(INSTRUCTIONS FOR THE TASK):
Lines in the listing below that hold "controller" are the ones to copy.

╔══

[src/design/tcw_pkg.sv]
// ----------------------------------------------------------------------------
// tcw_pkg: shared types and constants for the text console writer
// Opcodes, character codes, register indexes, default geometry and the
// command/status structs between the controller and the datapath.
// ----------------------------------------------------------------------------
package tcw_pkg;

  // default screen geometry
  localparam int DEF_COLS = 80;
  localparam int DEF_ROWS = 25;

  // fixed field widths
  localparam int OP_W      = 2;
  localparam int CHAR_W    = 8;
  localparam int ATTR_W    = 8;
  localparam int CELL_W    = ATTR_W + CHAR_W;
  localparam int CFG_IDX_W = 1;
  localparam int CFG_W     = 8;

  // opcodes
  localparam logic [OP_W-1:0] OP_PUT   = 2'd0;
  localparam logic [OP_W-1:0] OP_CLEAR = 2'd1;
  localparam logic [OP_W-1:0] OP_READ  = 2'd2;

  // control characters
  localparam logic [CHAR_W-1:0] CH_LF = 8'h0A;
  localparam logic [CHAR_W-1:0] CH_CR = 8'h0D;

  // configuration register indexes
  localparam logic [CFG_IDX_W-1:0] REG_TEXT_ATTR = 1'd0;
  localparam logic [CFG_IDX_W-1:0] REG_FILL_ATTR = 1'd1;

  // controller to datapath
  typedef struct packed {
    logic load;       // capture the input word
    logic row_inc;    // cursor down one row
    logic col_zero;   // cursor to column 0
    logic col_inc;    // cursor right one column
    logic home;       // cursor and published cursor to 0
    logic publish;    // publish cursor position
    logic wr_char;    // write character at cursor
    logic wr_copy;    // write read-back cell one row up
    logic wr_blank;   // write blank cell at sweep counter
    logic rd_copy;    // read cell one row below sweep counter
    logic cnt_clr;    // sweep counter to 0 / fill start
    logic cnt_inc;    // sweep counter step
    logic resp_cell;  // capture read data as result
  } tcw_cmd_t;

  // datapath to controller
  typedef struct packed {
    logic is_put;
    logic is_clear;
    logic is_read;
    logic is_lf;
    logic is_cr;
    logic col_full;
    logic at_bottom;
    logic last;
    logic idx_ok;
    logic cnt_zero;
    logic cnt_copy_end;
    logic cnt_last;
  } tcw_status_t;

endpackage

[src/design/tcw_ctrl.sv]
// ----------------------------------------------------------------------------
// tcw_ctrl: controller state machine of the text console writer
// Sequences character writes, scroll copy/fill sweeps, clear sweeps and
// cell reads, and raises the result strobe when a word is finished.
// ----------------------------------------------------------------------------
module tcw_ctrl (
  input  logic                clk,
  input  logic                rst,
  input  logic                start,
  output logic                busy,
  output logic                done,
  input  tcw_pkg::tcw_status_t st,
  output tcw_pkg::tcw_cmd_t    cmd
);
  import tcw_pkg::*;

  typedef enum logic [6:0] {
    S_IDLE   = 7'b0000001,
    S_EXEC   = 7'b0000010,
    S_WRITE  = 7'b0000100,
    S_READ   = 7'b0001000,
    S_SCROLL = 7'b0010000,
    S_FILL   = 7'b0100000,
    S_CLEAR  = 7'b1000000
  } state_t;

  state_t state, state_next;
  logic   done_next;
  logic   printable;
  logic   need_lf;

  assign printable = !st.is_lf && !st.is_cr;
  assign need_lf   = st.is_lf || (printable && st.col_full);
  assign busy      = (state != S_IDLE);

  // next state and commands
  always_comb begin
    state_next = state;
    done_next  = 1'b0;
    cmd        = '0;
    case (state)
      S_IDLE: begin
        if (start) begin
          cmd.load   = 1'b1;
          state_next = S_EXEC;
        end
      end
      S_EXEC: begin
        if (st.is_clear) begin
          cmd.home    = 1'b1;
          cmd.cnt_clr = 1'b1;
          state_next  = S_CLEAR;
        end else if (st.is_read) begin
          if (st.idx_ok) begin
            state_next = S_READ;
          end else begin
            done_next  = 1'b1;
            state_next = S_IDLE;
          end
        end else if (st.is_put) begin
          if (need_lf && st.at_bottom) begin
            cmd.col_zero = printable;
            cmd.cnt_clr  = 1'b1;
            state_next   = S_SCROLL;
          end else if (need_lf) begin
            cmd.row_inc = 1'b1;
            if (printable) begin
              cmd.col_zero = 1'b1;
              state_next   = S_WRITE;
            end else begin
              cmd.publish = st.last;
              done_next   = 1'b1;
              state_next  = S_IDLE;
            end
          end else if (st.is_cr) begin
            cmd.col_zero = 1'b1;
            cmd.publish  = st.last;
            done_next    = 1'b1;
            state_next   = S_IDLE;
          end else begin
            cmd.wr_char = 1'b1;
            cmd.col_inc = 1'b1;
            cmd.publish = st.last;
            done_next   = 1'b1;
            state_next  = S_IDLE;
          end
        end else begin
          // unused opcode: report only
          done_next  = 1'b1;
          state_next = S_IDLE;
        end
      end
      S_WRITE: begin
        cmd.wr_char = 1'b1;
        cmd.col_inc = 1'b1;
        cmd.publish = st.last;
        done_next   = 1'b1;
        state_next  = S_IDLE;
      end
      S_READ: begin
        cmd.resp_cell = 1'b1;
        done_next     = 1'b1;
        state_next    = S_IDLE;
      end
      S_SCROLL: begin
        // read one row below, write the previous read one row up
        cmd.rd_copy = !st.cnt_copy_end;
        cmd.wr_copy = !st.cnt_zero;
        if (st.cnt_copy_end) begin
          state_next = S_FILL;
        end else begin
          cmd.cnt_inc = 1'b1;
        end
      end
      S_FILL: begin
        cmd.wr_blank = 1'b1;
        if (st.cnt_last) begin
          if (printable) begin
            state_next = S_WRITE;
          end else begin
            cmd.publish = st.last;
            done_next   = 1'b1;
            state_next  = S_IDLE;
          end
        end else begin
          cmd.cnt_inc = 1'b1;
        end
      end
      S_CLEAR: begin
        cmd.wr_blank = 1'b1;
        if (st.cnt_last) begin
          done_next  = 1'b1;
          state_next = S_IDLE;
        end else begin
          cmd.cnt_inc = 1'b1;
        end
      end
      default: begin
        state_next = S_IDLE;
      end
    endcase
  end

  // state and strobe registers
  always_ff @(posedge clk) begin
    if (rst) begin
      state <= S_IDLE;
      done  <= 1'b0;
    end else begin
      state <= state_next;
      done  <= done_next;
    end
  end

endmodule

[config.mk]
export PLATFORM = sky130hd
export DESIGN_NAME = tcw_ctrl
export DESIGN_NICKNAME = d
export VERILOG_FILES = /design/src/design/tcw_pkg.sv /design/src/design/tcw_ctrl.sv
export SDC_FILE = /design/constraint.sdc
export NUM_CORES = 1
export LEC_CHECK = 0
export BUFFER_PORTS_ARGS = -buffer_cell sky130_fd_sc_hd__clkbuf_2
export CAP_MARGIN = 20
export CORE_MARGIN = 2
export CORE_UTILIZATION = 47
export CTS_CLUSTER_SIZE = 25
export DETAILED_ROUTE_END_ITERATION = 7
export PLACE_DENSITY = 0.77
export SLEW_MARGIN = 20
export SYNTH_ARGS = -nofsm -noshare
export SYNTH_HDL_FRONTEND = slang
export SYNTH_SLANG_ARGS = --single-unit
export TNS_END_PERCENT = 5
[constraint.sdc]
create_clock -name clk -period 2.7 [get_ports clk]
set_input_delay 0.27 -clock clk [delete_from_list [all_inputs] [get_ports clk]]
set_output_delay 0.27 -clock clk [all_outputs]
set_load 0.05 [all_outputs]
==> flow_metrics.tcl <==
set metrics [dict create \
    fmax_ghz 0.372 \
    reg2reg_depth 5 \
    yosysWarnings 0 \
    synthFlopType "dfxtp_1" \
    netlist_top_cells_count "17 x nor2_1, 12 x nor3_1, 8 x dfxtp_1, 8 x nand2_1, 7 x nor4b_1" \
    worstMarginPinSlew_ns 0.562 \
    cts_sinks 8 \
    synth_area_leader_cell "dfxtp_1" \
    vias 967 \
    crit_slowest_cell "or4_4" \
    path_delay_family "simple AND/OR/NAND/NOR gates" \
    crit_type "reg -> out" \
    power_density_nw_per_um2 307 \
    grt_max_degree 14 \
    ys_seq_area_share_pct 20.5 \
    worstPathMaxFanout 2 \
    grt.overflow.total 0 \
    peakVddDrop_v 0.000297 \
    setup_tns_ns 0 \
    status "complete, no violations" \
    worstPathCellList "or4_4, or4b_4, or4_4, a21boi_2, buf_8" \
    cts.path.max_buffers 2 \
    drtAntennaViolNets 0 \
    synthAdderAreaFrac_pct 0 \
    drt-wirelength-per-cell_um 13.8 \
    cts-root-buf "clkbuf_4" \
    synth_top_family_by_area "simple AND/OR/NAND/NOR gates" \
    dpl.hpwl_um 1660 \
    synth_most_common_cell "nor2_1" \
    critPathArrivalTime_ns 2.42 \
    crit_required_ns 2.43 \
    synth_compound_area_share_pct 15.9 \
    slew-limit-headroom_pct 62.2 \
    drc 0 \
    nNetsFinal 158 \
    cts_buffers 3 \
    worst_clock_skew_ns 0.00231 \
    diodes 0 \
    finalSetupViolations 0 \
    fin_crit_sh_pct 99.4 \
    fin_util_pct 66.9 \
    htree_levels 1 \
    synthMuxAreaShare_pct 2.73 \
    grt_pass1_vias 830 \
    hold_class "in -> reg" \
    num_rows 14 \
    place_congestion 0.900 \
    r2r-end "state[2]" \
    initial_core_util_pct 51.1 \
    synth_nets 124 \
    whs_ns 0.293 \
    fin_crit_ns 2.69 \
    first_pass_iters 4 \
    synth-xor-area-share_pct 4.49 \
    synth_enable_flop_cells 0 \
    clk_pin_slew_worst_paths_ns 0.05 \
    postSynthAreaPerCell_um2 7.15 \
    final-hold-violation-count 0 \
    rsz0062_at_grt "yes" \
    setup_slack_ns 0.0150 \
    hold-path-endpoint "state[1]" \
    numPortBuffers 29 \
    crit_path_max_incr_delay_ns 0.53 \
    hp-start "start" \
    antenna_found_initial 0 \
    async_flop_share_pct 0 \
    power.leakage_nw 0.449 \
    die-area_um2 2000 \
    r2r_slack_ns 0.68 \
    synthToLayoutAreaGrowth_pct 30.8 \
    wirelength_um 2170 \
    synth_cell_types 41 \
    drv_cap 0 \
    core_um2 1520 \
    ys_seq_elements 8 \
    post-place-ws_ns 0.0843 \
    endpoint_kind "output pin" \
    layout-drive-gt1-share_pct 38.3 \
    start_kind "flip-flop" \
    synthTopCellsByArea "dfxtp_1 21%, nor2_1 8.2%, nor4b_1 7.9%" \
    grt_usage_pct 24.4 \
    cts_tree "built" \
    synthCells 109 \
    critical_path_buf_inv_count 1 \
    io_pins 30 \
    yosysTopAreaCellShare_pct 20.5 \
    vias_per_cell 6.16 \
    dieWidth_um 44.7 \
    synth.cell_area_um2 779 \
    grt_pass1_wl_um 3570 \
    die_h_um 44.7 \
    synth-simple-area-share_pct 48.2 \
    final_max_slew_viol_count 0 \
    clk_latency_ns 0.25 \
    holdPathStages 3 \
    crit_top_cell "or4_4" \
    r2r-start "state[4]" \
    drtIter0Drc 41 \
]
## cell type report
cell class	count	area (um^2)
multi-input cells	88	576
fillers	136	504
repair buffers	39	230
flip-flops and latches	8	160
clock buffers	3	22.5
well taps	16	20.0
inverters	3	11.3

╚══

(RESULT BELOW):
// command/status structs between the controller and the datapath.
  // controller to datapath
  // datapath to controller
// tcw_ctrl: controller state machine of the text console writer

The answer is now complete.